Pour vous détendre, le Lapin Blanc a eu l'idée de voyager et de vous faire connaître d'autres cultures…
Ainsi, dans ce numéro, je vous décrirai un instrument de musique original et peu connu dans notre civilisation occidentale : le didjeridù. Kesako ? Il s'agit d'un tube de bois creux dans lequel on souffle par une extrémité en faisant vibrer ses lèvres. Le tube amplifie les vibrations et une sorte de bourdonnement doux sort par l'autre extrémité, variant selon la position de la langue, des lèvres et du diaphragme du joueur. Un son continu peut être produit si le joueur maîtrise la respiration circulaire.

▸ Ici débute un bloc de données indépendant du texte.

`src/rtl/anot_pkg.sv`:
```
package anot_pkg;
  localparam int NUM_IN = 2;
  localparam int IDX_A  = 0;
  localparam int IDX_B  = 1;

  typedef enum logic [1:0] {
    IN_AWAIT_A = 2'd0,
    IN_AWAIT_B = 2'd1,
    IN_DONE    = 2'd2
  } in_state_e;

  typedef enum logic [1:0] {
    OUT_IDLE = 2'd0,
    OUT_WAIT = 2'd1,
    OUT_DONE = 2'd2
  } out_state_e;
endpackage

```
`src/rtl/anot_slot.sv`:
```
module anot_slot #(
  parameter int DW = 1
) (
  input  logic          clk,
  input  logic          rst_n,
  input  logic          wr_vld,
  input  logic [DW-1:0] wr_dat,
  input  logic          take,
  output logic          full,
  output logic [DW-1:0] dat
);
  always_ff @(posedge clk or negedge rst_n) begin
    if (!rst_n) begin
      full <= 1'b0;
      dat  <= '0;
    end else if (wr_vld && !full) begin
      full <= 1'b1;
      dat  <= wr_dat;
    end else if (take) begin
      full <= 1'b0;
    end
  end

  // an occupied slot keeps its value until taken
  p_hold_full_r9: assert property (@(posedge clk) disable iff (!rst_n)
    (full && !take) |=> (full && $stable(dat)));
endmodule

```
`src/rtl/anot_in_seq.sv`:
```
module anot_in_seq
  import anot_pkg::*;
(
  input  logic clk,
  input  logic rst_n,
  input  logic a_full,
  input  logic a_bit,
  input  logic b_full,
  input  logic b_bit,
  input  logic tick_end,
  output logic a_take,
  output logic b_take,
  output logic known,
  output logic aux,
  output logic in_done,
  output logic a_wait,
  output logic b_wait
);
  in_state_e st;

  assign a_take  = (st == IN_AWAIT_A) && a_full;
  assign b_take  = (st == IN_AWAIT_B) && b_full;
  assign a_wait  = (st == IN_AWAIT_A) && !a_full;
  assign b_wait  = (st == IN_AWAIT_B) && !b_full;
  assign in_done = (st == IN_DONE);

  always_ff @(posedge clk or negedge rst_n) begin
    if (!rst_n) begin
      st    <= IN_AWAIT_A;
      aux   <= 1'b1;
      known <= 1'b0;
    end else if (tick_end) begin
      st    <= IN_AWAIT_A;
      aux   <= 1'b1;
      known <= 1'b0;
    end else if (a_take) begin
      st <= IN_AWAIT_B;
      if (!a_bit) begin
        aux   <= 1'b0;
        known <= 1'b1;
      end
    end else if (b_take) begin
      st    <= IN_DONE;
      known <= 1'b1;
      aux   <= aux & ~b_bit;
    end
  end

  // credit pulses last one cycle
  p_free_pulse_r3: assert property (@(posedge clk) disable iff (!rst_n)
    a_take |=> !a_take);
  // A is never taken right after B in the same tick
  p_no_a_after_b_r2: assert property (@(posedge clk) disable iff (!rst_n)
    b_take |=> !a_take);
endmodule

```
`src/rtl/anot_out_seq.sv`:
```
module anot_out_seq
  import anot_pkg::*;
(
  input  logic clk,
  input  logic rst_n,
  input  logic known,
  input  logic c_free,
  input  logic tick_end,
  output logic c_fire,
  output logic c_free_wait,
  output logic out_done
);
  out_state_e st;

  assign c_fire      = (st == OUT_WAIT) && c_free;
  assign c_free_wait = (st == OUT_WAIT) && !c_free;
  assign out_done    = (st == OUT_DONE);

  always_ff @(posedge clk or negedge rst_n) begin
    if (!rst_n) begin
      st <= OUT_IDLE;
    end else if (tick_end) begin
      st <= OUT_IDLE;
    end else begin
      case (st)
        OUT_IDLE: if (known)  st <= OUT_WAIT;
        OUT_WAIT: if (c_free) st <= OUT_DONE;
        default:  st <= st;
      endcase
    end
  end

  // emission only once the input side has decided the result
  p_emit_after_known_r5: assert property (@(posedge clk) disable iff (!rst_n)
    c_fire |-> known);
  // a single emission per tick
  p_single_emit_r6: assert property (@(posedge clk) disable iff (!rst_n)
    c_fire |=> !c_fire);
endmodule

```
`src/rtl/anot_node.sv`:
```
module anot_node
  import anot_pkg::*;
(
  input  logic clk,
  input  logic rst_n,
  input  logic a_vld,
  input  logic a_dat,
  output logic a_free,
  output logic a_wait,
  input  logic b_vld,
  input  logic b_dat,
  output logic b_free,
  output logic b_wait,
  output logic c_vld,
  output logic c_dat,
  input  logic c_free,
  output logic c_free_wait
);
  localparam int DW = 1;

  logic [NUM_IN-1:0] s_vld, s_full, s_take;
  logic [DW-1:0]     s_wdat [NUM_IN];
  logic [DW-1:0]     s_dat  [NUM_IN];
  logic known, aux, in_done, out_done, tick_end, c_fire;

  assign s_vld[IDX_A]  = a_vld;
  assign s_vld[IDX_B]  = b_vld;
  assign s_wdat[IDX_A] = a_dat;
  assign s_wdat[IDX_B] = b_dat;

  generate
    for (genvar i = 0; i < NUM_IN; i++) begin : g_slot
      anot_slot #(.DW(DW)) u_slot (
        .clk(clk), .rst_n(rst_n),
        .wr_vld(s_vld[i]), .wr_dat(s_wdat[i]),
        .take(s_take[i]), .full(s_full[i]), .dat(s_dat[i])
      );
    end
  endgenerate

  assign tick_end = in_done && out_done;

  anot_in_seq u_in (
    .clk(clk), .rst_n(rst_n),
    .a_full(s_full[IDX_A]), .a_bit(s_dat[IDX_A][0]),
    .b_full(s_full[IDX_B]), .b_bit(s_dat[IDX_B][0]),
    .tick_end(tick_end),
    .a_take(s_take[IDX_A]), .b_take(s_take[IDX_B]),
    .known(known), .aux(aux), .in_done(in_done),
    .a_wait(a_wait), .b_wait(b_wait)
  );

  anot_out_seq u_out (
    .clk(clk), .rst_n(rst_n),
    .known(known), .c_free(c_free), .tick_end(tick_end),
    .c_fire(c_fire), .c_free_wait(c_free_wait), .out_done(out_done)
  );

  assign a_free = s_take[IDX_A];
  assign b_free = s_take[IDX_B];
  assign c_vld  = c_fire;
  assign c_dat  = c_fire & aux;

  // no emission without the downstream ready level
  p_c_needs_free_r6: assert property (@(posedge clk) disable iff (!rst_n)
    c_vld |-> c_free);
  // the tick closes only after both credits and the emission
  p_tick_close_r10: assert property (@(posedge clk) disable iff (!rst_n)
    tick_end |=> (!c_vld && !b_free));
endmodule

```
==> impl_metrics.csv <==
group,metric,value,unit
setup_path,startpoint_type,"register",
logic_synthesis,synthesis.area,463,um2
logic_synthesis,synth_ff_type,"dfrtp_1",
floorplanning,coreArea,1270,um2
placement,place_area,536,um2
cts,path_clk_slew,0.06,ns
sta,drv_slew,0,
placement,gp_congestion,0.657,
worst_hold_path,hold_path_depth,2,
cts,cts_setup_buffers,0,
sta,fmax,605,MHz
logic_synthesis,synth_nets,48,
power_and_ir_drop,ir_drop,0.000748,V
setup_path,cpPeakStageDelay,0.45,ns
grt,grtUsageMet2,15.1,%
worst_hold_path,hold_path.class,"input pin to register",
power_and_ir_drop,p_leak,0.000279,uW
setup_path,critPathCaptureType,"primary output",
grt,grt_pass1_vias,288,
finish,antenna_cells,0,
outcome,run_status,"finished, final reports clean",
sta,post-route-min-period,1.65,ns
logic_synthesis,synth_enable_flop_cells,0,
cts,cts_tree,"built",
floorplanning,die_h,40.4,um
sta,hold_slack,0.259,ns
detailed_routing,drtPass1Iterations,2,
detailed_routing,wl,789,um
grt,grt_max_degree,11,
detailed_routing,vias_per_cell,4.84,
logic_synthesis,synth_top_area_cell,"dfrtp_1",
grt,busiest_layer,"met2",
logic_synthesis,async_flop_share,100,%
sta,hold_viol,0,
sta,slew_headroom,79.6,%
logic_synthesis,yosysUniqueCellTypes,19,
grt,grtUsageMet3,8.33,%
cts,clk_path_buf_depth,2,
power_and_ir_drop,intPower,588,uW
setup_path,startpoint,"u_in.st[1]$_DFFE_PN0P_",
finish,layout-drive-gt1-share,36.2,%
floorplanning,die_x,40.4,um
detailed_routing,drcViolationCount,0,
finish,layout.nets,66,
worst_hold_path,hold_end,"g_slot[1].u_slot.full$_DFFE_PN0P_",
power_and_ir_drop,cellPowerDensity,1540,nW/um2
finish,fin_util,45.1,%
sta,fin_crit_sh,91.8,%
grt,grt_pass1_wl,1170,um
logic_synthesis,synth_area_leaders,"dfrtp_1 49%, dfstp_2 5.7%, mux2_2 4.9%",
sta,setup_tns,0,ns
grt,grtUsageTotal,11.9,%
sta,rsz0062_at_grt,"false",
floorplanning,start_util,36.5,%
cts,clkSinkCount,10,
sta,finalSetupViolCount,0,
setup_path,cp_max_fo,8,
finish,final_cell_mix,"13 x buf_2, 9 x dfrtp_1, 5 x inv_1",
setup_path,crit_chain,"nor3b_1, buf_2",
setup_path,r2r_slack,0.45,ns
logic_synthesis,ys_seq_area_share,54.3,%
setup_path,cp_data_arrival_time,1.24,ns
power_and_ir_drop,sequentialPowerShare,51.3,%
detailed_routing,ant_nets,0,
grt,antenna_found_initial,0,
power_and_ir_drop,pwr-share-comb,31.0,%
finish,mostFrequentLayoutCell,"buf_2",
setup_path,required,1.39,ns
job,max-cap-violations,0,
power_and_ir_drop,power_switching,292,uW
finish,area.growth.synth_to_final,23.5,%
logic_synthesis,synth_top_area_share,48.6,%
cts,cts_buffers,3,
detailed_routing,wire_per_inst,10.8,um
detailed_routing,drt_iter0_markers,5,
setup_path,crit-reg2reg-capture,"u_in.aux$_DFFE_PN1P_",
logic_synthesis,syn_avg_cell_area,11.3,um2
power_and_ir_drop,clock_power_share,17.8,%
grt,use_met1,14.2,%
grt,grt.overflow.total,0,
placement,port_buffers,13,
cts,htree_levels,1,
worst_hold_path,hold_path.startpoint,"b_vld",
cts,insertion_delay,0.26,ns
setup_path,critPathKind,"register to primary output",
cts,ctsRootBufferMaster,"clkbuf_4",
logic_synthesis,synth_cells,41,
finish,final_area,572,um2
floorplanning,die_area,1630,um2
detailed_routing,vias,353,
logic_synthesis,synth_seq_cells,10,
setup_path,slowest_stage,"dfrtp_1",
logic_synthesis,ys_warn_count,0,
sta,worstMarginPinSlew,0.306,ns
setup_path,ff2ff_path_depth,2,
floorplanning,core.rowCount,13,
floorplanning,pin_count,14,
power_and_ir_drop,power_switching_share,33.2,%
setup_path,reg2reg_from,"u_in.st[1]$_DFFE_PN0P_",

Cet instrument a pour origine l'Australie, où différentes légendes sont
en vogue pour expliquer son invention par les aborigènes dans
différentes tribus. Toujours est-il que l'instrument original demande
une fabrication particulière et pour le moins peu courante. De jeunes
eucalyptus creusés par les termites sont déracinés et débarrassés de
leurs locataires. Puis, on enlève les branches et les racines, de
manière à ce qu'il ne reste que le tronc creux. Afin que le bois ne
pourrisse pas, il est verni puis orné de différents dessins représentant
souvent les totems des aborigènes. Pour le confort du joueur et
l'hermétisme du souffle, de la cire peut être ajoutée sur l'embouchure.
De nos jours, il existe des didjeridù dans plusieurs types de bois, le plus courant étant en bambou, ainsi que de formes plus exotiques (forme courbée, ou enroulée). La musique produite par cet instrument sert agréablement d'accompagnement, mais on peut en jouer en tant qu'instrument principal en pouvant faire une mélodie avec les vibrations, ce qui rend le didjeridù relativement unique.
Il existe plusieurs groupes de musique utilisant le didjeridù (Jamiroquai, Axis, Ankala, Kaophonic Tribu ou Ganga Giri, pour ne citer qu'eux). En France, un festival annuel y est même en partie consacré : “Le Rêve de l'Aborigène” en Airvault, dans les Deux-Sèvres, à environ 50 km de Poitiers. Si cet instrument vous intrigue, vous pouvez trouver plus d'informations sur le site www.didjevibes.com. Et si vous devenez un amoureux du didjeridù, le festival d'Airvault 2011 est pour vous, consultable sur www.lereve-de-laborigene.net.